> _REQUIRED WORK_
Return, word for word, only the lines of the data below that lie between the line with "hold / removal" and the line with "clock buffer: 10 / 128 / 2.20", those two lines included.

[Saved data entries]
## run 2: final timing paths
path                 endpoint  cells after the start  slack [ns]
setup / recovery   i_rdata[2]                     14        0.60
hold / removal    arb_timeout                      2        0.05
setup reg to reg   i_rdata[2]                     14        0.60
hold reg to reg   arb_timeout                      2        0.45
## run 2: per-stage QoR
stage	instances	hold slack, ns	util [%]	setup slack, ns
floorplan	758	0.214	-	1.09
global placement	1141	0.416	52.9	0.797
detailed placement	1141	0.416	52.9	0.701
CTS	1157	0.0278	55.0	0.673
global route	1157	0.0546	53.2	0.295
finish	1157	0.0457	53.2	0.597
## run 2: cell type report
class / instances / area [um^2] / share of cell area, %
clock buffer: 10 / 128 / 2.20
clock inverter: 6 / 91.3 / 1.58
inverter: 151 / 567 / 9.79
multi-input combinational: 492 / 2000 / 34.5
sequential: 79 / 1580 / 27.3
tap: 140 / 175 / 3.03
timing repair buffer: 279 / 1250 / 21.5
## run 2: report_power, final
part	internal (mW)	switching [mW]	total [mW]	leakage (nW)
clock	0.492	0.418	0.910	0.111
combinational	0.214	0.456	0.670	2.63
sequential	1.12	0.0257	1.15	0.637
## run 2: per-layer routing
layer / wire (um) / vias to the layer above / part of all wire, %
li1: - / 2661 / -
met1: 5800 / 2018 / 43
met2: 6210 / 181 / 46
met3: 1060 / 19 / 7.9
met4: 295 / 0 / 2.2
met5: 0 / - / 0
--
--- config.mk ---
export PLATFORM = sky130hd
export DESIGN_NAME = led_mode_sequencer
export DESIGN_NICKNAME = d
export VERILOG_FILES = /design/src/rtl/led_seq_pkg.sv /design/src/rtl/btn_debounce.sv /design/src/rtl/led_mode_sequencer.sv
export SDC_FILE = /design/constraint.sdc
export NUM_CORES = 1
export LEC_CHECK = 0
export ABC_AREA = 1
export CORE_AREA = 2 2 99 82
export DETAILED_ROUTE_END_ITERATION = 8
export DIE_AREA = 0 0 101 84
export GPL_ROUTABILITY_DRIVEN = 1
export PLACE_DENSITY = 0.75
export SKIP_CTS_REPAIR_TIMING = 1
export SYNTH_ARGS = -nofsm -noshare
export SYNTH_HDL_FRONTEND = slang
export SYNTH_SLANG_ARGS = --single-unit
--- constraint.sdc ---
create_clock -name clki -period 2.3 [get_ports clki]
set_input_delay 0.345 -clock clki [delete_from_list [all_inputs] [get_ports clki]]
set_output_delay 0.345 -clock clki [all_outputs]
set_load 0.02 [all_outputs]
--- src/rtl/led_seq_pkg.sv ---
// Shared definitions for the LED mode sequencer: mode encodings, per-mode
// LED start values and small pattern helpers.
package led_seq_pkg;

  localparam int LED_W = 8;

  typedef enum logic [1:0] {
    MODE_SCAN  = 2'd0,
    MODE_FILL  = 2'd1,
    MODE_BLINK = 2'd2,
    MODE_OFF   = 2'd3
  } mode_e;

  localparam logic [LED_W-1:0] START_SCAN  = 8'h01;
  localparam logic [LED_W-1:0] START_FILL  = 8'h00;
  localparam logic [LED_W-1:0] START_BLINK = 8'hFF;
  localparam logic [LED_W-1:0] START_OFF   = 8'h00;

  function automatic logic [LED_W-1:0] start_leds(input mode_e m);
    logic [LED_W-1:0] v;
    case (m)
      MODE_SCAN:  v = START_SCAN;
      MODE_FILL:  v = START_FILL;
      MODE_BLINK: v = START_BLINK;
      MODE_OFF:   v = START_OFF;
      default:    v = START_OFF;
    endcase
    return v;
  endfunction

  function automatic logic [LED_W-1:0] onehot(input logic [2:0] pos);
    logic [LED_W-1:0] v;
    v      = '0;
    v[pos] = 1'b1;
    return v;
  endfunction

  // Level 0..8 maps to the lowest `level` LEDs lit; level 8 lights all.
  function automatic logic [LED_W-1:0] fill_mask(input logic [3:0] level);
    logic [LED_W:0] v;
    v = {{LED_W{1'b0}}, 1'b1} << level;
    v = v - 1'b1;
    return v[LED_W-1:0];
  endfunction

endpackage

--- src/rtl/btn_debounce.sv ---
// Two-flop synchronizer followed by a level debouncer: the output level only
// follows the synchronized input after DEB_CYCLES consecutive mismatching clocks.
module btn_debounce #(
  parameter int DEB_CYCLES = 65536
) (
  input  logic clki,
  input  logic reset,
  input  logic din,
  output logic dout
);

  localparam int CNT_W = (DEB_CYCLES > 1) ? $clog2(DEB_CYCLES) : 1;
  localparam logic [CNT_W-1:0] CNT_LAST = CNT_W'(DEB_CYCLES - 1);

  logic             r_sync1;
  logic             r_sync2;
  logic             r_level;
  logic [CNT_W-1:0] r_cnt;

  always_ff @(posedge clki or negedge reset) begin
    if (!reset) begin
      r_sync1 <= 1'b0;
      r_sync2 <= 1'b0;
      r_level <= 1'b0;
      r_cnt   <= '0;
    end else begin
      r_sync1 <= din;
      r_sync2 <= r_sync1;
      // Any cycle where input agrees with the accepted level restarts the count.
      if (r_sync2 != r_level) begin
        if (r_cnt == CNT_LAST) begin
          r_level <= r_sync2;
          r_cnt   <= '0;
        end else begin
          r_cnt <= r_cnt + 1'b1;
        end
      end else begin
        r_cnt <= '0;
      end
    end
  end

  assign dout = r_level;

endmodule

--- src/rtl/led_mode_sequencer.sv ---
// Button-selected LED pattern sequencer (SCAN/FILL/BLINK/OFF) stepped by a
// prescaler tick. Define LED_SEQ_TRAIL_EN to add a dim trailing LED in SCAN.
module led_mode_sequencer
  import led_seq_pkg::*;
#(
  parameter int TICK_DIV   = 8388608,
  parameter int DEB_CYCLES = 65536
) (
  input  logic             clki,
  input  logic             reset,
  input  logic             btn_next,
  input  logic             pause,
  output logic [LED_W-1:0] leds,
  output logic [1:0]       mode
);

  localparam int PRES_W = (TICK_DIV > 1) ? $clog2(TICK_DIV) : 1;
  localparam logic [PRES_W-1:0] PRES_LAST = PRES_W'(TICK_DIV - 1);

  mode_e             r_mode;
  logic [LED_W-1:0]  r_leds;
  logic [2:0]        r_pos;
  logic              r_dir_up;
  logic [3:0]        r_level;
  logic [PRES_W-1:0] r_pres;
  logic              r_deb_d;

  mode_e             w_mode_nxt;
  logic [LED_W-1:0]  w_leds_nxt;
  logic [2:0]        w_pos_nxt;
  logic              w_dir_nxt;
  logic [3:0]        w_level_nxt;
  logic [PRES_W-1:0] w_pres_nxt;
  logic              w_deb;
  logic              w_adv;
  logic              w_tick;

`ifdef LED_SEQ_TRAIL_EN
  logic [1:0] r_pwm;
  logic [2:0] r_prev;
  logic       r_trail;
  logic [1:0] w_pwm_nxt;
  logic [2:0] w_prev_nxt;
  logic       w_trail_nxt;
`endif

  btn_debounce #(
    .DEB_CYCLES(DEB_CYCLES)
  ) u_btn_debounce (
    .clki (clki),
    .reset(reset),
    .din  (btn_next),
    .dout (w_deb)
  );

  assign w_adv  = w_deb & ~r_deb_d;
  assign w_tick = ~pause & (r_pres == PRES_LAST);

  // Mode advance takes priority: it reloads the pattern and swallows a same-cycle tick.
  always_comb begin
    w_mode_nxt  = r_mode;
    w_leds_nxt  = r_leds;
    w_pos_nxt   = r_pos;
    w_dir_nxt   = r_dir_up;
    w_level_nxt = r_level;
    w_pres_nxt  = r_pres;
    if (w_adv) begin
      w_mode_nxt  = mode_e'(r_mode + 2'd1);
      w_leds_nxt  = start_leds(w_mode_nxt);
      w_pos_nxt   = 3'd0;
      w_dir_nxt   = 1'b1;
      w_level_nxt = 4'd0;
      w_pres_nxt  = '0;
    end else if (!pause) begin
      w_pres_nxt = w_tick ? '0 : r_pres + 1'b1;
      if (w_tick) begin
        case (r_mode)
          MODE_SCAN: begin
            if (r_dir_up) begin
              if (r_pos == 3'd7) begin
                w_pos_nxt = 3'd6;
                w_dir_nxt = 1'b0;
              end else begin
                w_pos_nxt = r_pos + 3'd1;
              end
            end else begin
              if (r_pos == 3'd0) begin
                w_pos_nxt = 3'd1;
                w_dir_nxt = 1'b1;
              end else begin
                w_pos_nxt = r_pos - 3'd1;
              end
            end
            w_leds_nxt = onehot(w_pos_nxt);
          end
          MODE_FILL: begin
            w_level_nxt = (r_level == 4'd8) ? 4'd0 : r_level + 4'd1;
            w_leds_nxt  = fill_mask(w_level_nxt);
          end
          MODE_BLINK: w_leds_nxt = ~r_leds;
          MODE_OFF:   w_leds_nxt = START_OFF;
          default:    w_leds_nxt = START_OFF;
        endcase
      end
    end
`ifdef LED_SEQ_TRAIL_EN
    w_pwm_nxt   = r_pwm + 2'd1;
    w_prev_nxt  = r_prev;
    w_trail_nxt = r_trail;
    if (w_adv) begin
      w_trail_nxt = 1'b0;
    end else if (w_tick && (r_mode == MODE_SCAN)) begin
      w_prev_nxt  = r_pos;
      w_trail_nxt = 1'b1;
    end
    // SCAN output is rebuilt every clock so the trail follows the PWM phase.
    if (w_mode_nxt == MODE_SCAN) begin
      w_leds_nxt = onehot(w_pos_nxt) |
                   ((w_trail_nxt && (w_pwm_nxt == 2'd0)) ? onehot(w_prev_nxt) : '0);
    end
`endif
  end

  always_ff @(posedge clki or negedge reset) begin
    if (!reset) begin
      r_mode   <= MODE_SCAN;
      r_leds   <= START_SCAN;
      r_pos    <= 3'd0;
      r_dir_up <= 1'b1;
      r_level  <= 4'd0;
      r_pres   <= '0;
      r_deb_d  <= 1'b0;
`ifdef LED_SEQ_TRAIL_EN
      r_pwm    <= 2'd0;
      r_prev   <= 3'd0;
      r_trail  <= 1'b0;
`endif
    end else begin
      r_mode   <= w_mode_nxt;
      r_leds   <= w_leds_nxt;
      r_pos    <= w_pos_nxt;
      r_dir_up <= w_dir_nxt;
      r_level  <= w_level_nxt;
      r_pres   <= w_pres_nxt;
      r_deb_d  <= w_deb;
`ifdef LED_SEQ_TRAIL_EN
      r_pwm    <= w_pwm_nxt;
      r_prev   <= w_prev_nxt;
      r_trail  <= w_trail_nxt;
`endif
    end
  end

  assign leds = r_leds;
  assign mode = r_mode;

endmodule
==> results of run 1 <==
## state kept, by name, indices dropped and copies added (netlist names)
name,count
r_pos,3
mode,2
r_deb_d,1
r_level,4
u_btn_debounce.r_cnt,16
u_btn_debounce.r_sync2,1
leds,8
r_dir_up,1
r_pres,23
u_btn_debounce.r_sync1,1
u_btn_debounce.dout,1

> _YOUR SOLUTION_
hold / removal    arb_timeout                      2        0.05
setup reg to reg   i_rdata[2]                     14        0.60
hold reg to reg   arb_timeout                      2        0.45
## run 2: per-stage QoR
stage	instances	hold slack, ns	util [%]	setup slack, ns
floorplan	758	0.214	-	1.09
global placement	1141	0.416	52.9	0.797
detailed placement	1141	0.416	52.9	0.701
CTS	1157	0.0278	55.0	0.673
global route	1157	0.0546	53.2	0.295
finish	1157	0.0457	53.2	0.597
## run 2: cell type report
class / instances / area [um^2] / share of cell area, %
clock buffer: 10 / 128 / 2.20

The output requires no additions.